The London Borough of Tower Hamlets, in spite of being close to the centre of London and perhaps retaining the idea of it being the docklands area, has over 100 areas of parks and open spaces within its boundaries. These range from the huge (Victoria Park) to small gardens and squares. In common with all the London boroughs, these green spaces provide "lungs" for the leisure pursuits of the inhabitants.

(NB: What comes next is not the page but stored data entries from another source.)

$ cat config.mk
export PLATFORM = sky130hd
export DESIGN_NAME = datapath_controller_flat
export DESIGN_NICKNAME = d
export VERILOG_FILES = /design/src/rtl/datapath_ctrl_pkg.sv /design/src/rtl/datapath_controller_if.sv /design/src/rtl/datapath_ctrl_outdec.sv /design/src/rtl/vDFF.sv /design/src/rtl/datapath_controller.sv /design/src/flat_wrapper.sv
export SDC_FILE = /design/constraint.sdc
export NUM_CORES = 1
export LEC_CHECK = 0
export ABC_AREA = 1
export BUFFER_PORTS_ARGS = -buffer_cell sky130_fd_sc_hd__buf_2
export CAP_MARGIN = 20
export CORE_AREA = 2 2 39 41
export DETAILED_ROUTE_END_ITERATION = 8
export DIE_AREA = 0 0 41 43
export GPL_ROUTABILITY_DRIVEN = 0
export GPL_TIMING_DRIVEN = 0
export PLACE_DENSITY = 0.59
export SLEW_MARGIN = 20
export SYNTH_ARGS = -nofsm -noshare
export SYNTH_HDL_FRONTEND = slang
export SYNTH_SLANG_ARGS = --single-unit
export TNS_END_PERCENT = 50
$ cat constraint.sdc
create_clock -name clk -period 0.9 [get_ports clk]
set_input_delay 0.135 -clock clk [delete_from_list [all_inputs] [get_ports clk]]
set_output_delay 0.135 -clock clk [all_outputs]
set_load 0.01 [all_outputs]
==> src/rtl/mc_condunit.sv <==
// Condition unit: architectural NZCV flag register, condition evaluation
// against the stored flags, and the per-instruction CondQ latch.
module mc_condunit
  import mc_ctrl_pkg::*;
(
  input  logic       clk,
  input  logic       reset,
  input  logic [3:0] i_cond,
  input  logic [3:0] i_alu_flags,
  input  logic [1:0] i_flag_w,
  input  logic       i_cond_load,
  output logic       o_cond_q
);

  logic [3:0] r_flags;
  logic       r_cond_q;
  logic       w_cond_ex;
  logic       w_n, w_z, w_c, w_v;

  assign {w_n, w_z, w_c, w_v} = r_flags;

  // NOTE: every signal driven in an always_comb gets a default first, so no
  // path through the block can leave it unassigned and infer a latch.
  always_comb begin
    w_cond_ex = 1'b0;
    case (i_cond)
      COND_EQ: w_cond_ex = w_z;
      COND_NE: w_cond_ex = ~w_z;
      COND_CS: w_cond_ex = w_c;
      COND_CC: w_cond_ex = ~w_c;
      COND_MI: w_cond_ex = w_n;
      COND_PL: w_cond_ex = ~w_n;
      COND_VS: w_cond_ex = w_v;
      COND_VC: w_cond_ex = ~w_v;
      COND_HI: w_cond_ex = w_c & ~w_z;
      COND_LS: w_cond_ex = ~w_c | w_z;
      COND_GE: w_cond_ex = (w_n == w_v);
      COND_LT: w_cond_ex = (w_n != w_v);
      COND_GT: w_cond_ex = ~w_z & (w_n == w_v);
      COND_LE: w_cond_ex = w_z | (w_n != w_v);
      COND_AL: w_cond_ex = 1'b1;
      COND_NV: w_cond_ex = 1'b0;
      default: w_cond_ex = 1'b0;
    endcase
  end

  // NOTE: sequential state uses non-blocking assignments so every register
  // samples pre-edge values regardless of statement order.
  always_ff @(posedge clk or negedge reset) begin
    if (!reset) begin
      r_flags  <= 4'b0000;
      r_cond_q <= 1'b0;
    end else begin
      if (i_flag_w[1]) r_flags[3:2] <= i_alu_flags[3:2];
      if (i_flag_w[0]) r_flags[1:0] <= i_alu_flags[1:0];
      if (i_cond_load) r_cond_q <= w_cond_ex;
    end
  end

  assign o_cond_q = r_cond_q;

endmodule
==> config.mk <==
export PLATFORM = sky130hd
export DESIGN_NAME = uart_tx_fifo
export DESIGN_NICKNAME = d
export VERILOG_FILES = /design/src/rtl/uart_pkg.sv /design/src/rtl/byte_fifo.sv /design/src/rtl/uart_tx_fifo.sv
export SDC_FILE = /design/constraint.sdc
export NUM_CORES = 1
export LEC_CHECK = 0
export BUFFER_PORTS_ARGS = -buffer_cell sky130_fd_sc_hd__buf_2
export CORE_AREA = 2 2 95 116
export DETAILED_ROUTE_END_ITERATION = 8
export DIE_AREA = 0 0 97 118
export PLACE_DENSITY = 0.56
export SLEW_MARGIN = 15
export SYNTH_ARGS = -nofsm -noshare
export SYNTH_HDL_FRONTEND = slang
export SYNTH_SLANG_ARGS = --single-unit
export TNS_END_PERCENT = 50
==> constraint.sdc <==
create_clock -name sysclk -period 5.3 [get_ports sysclk]
set_clock_uncertainty 0.2 [all_clocks]
set_input_delay 0 -clock sysclk [delete_from_list [all_inputs] [get_ports sysclk]]
set_output_delay 0 -clock sysclk [all_outputs]
set_load 0.03 [all_outputs]
==> src/rtl/uart_pkg.sv <==
// Shared definitions for the UART transmit path: frame geometry and the
// transmitter state encoding.
package uart_pkg;

    typedef enum logic [1:0] {
        ST_IDLE  = 2'd0,
        ST_START = 2'd1,
        ST_DATA  = 2'd2,
        ST_STOP  = 2'd3
    } tx_state_e;

    localparam int FRAME_BITS           = 10;
    localparam int DATA_BITS            = 8;
    localparam int CLKS_PER_BIT_DEFAULT = 10417;

endpackage

==> src/rtl/byte_fifo.sv <==
// Byte-wide synchronous FIFO with extra-MSB pointers; depth is 2**FIFO_AW.
// Flags decode straight from the registered pointers.
module byte_fifo #(
    parameter int FIFO_AW = 3
) (
    input  logic       clk_i,
    input  logic       rst_ni,
    input  logic       push_i,
    input  logic       pop_i,
    input  logic [7:0] din_i,
    output logic [7:0] dout_o,
    output logic       full_o,
    output logic       empty_o
);
    localparam int DEPTH = 2 ** FIFO_AW;

    logic [7:0]       mem_q [DEPTH];
    logic [FIFO_AW:0] wptr_q;
    logic [FIFO_AW:0] rptr_q;
    logic             wr_en_s;
    logic             rd_en_s;

    assign wr_en_s = push_i && !full_o;
    assign rd_en_s = pop_i && !empty_o;

    // Storage array; contents are don't-care until written, so no reset.
    always_ff @(posedge clk_i) begin
        if (wr_en_s) begin
            mem_q[wptr_q[FIFO_AW-1:0]] <= din_i;
        end
    end

    // Read and write pointers.
    always_ff @(posedge clk_i or negedge rst_ni) begin
        if (!rst_ni) begin
            wptr_q <= {(FIFO_AW+1){1'b0}};
            rptr_q <= {(FIFO_AW+1){1'b0}};
        end else begin
            if (wr_en_s) begin
                wptr_q <= wptr_q + {{FIFO_AW{1'b0}}, 1'b1};
            end
            if (rd_en_s) begin
                rptr_q <= rptr_q + {{FIFO_AW{1'b0}}, 1'b1};
            end
        end
    end

    assign dout_o  = mem_q[rptr_q[FIFO_AW-1:0]];
    assign empty_o = (wptr_q == rptr_q);
    assign full_o  = (wptr_q[FIFO_AW] != rptr_q[FIFO_AW]) &&
                     (wptr_q[FIFO_AW-1:0] == rptr_q[FIFO_AW-1:0]);

endmodule

==> src/rtl/uart_tx_fifo.sv <==
// Queued 8N1 UART transmitter: rising edges of start enqueue a byte, the FSM
// drains the queue back-to-back onto an idle-high serial line, LSB first.
module uart_tx_fifo
    import uart_pkg::*;
#(
    parameter int CLKS_PER_BIT = CLKS_PER_BIT_DEFAULT,
    parameter int FIFO_AW      = 3
) (
    input  logic       sysclk,
    input  logic       reset,
    input  logic [7:0] data,
    input  logic       start,
    output logic       tx,
    output logic       busy,
    output logic       pulse,
    output logic       full,
    output logic       empty,
    output logic       overflow
);
    localparam int             CW       = (CLKS_PER_BIT > 1) ? $clog2(CLKS_PER_BIT) : 1;
    localparam logic [CW-1:0]  CNT_LAST = CW'(CLKS_PER_BIT - 1);
    localparam logic [CW-1:0]  CNT_ONE  = CW'(1);
    localparam logic [2:0]     BIT_LAST = 3'(DATA_BITS - 1);

    tx_state_e     state_q;
    logic [CW-1:0] cnt_q;
    logic [2:0]    bit_q;
    logic [7:0]    shift_q;
    logic          tx_q;
    logic          start_q;
    logic          overflow_q;

    logic          capture_s;
    logic          push_s;
    logic          pop_s;
    logic          bit_end_s;
    logic [7:0]    fifo_dout_s;
    logic          full_s;
    logic          empty_s;

    assign capture_s = start && !start_q;
    assign push_s    = capture_s && !full_s;
    assign bit_end_s = (cnt_q == CNT_LAST);
    // Popping in the last STOP cycle lets the next START follow with no idle gap.
    assign pop_s     = !empty_s && ((state_q == ST_IDLE) ||
                                    ((state_q == ST_STOP) && bit_end_s));

    byte_fifo #(
        .FIFO_AW (FIFO_AW)
    ) u_fifo (
        .clk_i   (sysclk),
        .rst_ni  (reset),
        .push_i  (push_s),
        .pop_i   (pop_s),
        .din_i   (data),
        .dout_o  (fifo_dout_s),
        .full_o  (full_s),
        .empty_o (empty_s)
    );

    // Start edge detector and sticky drop flag; start_q resets high so a level
    // already present at reset release is not taken as a request.
    always_ff @(posedge sysclk or negedge reset) begin
        if (!reset) begin
            start_q    <= 1'b1;
            overflow_q <= 1'b0;
        end else begin
            start_q    <= start;
            overflow_q <= overflow_q | (capture_s & full_s);
        end
    end

    // Transmit FSM with baud counter, shift register and registered line.
    always_ff @(posedge sysclk or negedge reset) begin
        if (!reset) begin
            state_q <= ST_IDLE;
            cnt_q   <= {CW{1'b0}};
            bit_q   <= 3'd0;
            shift_q <= 8'h00;
            tx_q    <= 1'b1;
        end else begin
            case (state_q)
                ST_IDLE: begin
                    cnt_q <= {CW{1'b0}};
                    if (pop_s) begin
                        shift_q <= fifo_dout_s;
                        state_q <= ST_START;
                        tx_q    <= 1'b0;
                    end else begin
                        tx_q    <= 1'b1;
                    end
                end
                ST_START: begin
                    if (bit_end_s) begin
                        cnt_q   <= {CW{1'b0}};
                        bit_q   <= 3'd0;
                        state_q <= ST_DATA;
                        tx_q    <= shift_q[0];
                    end else begin
                        cnt_q   <= cnt_q + CNT_ONE;
                    end
                end
                ST_DATA: begin
                    if (bit_end_s) begin
                        cnt_q <= {CW{1'b0}};
                        if (bit_q == BIT_LAST) begin
                            state_q <= ST_STOP;
                            tx_q    <= 1'b1;
                        end else begin
                            bit_q   <= bit_q + 3'd1;
                            shift_q <= {1'b0, shift_q[7:1]};
                            tx_q    <= shift_q[1];
                        end
                    end else begin
                        cnt_q <= cnt_q + CNT_ONE;
                    end
                end
                ST_STOP: begin
                    if (bit_end_s) begin
                        cnt_q <= {CW{1'b0}};
                        if (pop_s) begin
                            shift_q <= fifo_dout_s;
                            state_q <= ST_START;
                            tx_q    <= 1'b0;
                        end else begin
                            state_q <= ST_IDLE;
                            tx_q    <= 1'b1;
                        end
                    end else begin
                        cnt_q <= cnt_q + CNT_ONE;
                    end
                end
                default: begin
                    state_q <= ST_IDLE;
                    cnt_q   <= {CW{1'b0}};
                    tx_q    <= 1'b1;
                end
            endcase
        end
    end

    assign tx       = tx_q;
    assign pulse    = (state_q != ST_IDLE) && bit_end_s;
    assign busy     = (state_q != ST_IDLE) || !empty_s;
    assign full     = full_s;
    assign empty    = empty_s;
    assign overflow = overflow_q;

endmodule

==> out/results.tsv <==
stage	metric	value	unit
power	irDropWorstVdd	213	µV
power	p_leak	0.00202	µW
grt	grt_use_total	15.1	%
grt	antenna_found_initial	0	
critical_path	critPathKind	reg -> reg	
critical_path	path_buf_inv	1	
synth	async_flop_share	37.3	%
layout	final_cell_mix	edfxtp_1, dfrtp_1, nor2_1	
critical_path	rrSetupSlack	2.34	ns
critical_path	r2r_end	u_fifo.mem_q[5][7]$_DFFE_PP_	
synth	synth_edf_count	64	
detailed_routing	wl	8.01	mm
timing	rsz0062_at_grt	false	
timing	hold_ws	0.0969	ns
synth	synth_flop_cell	edfxtp_1	
die	die_area	11400	µm²
flow_run	drv_cap	0	
grt	grt_overflow_total	0	
critical_path	crit_arrival	2.74	ns
synth	synth-seq-area-share	63.1	%
clock_network	clock_latency	0.35	ns
clock_network	clkSinkCount	102	
detailed_routing	drt.antenna.violating_nets	0	
clock_network	clk_pin_slew	0.07	ns
detailed_routing	num_vias	2523	
critical_path	cp_slowest_stage_delay	0.61	ns
synth	synth_area_leader_cell	edfxtp_1	
layout	drive_gt1_share	17.5	%
critical_path	critPathRequiredTime	5.08	ns
die	start_util	44.2	%
layout	final_util	50.0	%
synth	synth_area_leaders	edfxtp_1, dfrtp_1, mux2i_1, ha_1, nor2_1	
die	fp.dieW	97	µm
synth	synth_top_area_share	42.2	%
layout	final_common_cell	edfxtp_1	
grt	grt_pass1_vias	2581	
min_path	hold_path_class	in -> async	
place	routabilityCongestion	0.723	
synth	syn-instance-count	328	
timing	worst_pin_slew	0.893	ns
status	status	finished, final reports clean	
clock_network	clock-root-buffer	clkbuf_16	
critical_path	slowest_stage	nor2_1	
place	pre_cts_ws	2.29	ns
timing	finalCritPeriodShare	55.9	%
place	place_inst	462	
critical_path	path_max_fanout	32	
synth	netlist_area	4560	µm²
grt	grt_max_degree	39	
timing	setup_viol	0	
critical_path	crit_path_end_kind	register	
critical_path	ff2ff_path_depth	6	
detailed_routing	drc	0	
place	port_buffers	16	
die	io_pins	17	
detailed_routing	first_pass_iters	4	
timing	setup_tns	0	ns
critical_path	path_cells	buf_4, xor2_1, nor4_1, nor3b_2, nand2_1, nor2_1	
timing	timing.fmax	0.338	GHz
detailed_routing	drt_iter0_drc	74	
synth	syn_area_per_cell	13.9	µm²
clock_network	htree_levels	3	
die	fp.dieH	118	µm
power	power-per-cell-area	524	nW/µm²
synth	synth_warnings	0	
synth	syn_nets	349	
clock_network	clock_path_buffers	2	
layout	finalNetCount	375	
clock_network	cts_tree	yes	
layout	final_cells	488	
timing	setup_slack	2.34	ns
clock_network	cts_resized	0	
critical_path	r2r_start	u_fifo.rptr_q[0]$_DFFE_PN0P_	
layout	syn_to_final_growth	13.0	%
detailed_routing	vias_per_cell	5.17	
synth	yosys_register_bits	102	
critical_path	cp-start-kind	register	
synth	synth_cell_types	42	
detailed_routing	routedWlPerCell	16.4	µm
timing	drv_slew	0	
die	core_area	10300	µm²
grt	grt_pass1_wl	13.4	mm
layout	diodes	0	
critical_path	crit_family	simple AND/OR/NAND/NOR gates	
timing	hold_viol	0	
die	fp-row-count	41	
critical_path	critical_path.startpoint	u_fifo.rptr_q[0]$_DFFE_PN0P_	
timing	maxSlewHeadroom	40.4	%
timing	period_minus_slack	2.96	ns
place	dp_hpwl	5.39	mm
clock_network	cts_made_buffers	9	
registers in the layout, summed over array words and instances (netlist names):
signal         cells
u_fifo.mem_q      64
cnt_q             14
shift_q            8
u_fifo.rptr_q      4
u_fifo.wptr_q      4
bit_q              3
state_q            2
overflow           1
start_q            1
tx                 1
what timing repair did:
item | 4_1_cts | 5_1_grt
setup buffers | 0 | 0
hold buffers | 10 | 0
hold endpoints to repair | 104 | 0
synth_stat cells, drive strengths merged (6+ instances only):
cell type	n
nor2	32
ha	10
nand2b	6
mux2	10
o21ai	13
o22ai	12
nand2	25
clkbuf	6
edfxtp	64
dfrtp	36
buf	8
nand3	9
xnor2	8
mux2i	26
xor2	12
inv	9
where the power goes:
part	switching [µW]	internal, µW
Combinational	517	433
Clock	310	332
Sequential	117	989
worst register-to-register path, stage by stage, from the launching register on:
cell	delay [ns]
dfrtp_1	0.32
buf_4	0.44
xor2_1	0.33
nor4_1	0.14
nor3b_2	0.39
nand2_1	0.15
nor2_1	0.61
metal layers:
layer  up-vias  share of wire (%)  track usage, %
met1      1235                 46            19.8
met2        28                 49            24.4
met5         -                  0               0
li1       1250                  -               -
met3        10                2.7            3.56
met4         0                1.7            6.07
through the flow:
| stage | area [µm²] | total power (µW) |
|---|---|---|
| final | 5150 | 2700 |
| after global routing | 5150 | 2880 |
| after global placement | 4760 | 2070 |
| after floorplan | 4560 | 1890 |
| after CTS | 5150 | 2740 |
| after detailed placement | 4760 | 2080 |
final cells by class:
type | instances | area [µm²]
Fill cell | 886 | 5160
Sequential cell | 102 | 2880
Multi-Input combinational cell | 203 | 1590
Clock buffer | 10 | 229
Timing Repair Buffer | 29 | 203
Tap cell | 129 | 161
Clock inverter | 6 | 62.6
Inverter | 9 | 33.8
worst max-delay path by stage:
stage,to,cells past startpoint
detailed placement,u_fifo.mem_q[5][6]$_DFFE_PP_,6
finish,u_fifo.mem_q[5][7]$_DFFE_PP_,6
CTS,u_fifo.mem_q[5][7]$_DFFE_PP_,6
global route,u_fifo.mem_q[2][5]$_DFFE_PP_,6
floorplan,u_fifo.mem_q[0][0]$_DFFE_PP_,6
global placement,u_fifo.mem_q[5][3]$_DFFE_PP_,6
kinds of logic after synthesis:
family / synth area share (%)
compound gates: 6.34
xor+xnor: 3.84
fa+ha+maj: 2.74
buf+inv: 2.11
flops: 63.1
mux: 10.7
simple gates: 11.2
Power figures use the tool's default switching activity.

==Principal parks and open spaces==
The principal parks in Tower Hamlets are:
- Victoria Park: 86.18 ha, created 1884
- Mile End Park: 32 ha, (stretches from Limehouse to Victoria Park along the Regent's Canal; international athletics stadium
- Mudchute Park: 13 ha, which includes the largest urban farm in Europe
- The Olympic Park is partly in the borough

Smaller parks within the borough include:
- Altab Ali Park, Whitechapel
- Bartlett Park in Poplar
- Grove Hall Park in Bow
- Island Gardens in Millwall: small 1.12 ha. Thames Riverside Park
- King Edward Memorial Park in Shadwell: 3.3 ha in Shadwell
- Meath Gardens in Bethnal Green
- Sir John McDougall Gardens in Millwall
- Tower Hamlets Cemetery Park in Mile End and Ackroyd Drive Local Nature Reserve in Mile End

==Water==
Tower Hamlets is a riverside borough, and one of the largest open spaces is the Thames itself. A sign posted riverside trail exists from Tower Bridge, in the west, around the Isle of Dogs, and leaving the borough at the crossing of the River Lee. Although planning procedures have tried to open and protect access to the river, often private developers have locked gates and otherwise prevented access to what should be public areas. There are otherwise, public stairs providing access to the foreshore.
- The River Lea forms the eastern boundary of the borough. The towpath is suitable for walking and cyclists. It can be readily accessed from Three Mills (near Bow) and provides access to Hackney Marshes and the Lee Valley Park.
- Limehouse Cut is a canal running through the borough from the River Thames at Limehouse Basin, joining the River Lee Navigation, at Bromley-by-Bow.
- The Regent's Canal enters Tower Hamlets from the London Borough of Hackney, and meets the Thames at Limehouse Basin.
- The Hertford Union Canal links the Regent's Canal to the River Lee Navigation at Old Ford Lock. It forms the southern boundary to Victoria Park.

==City farms==
- Mudchute farm
- Stepney City Farm (Formerly Stepping Stones farm, established 1979)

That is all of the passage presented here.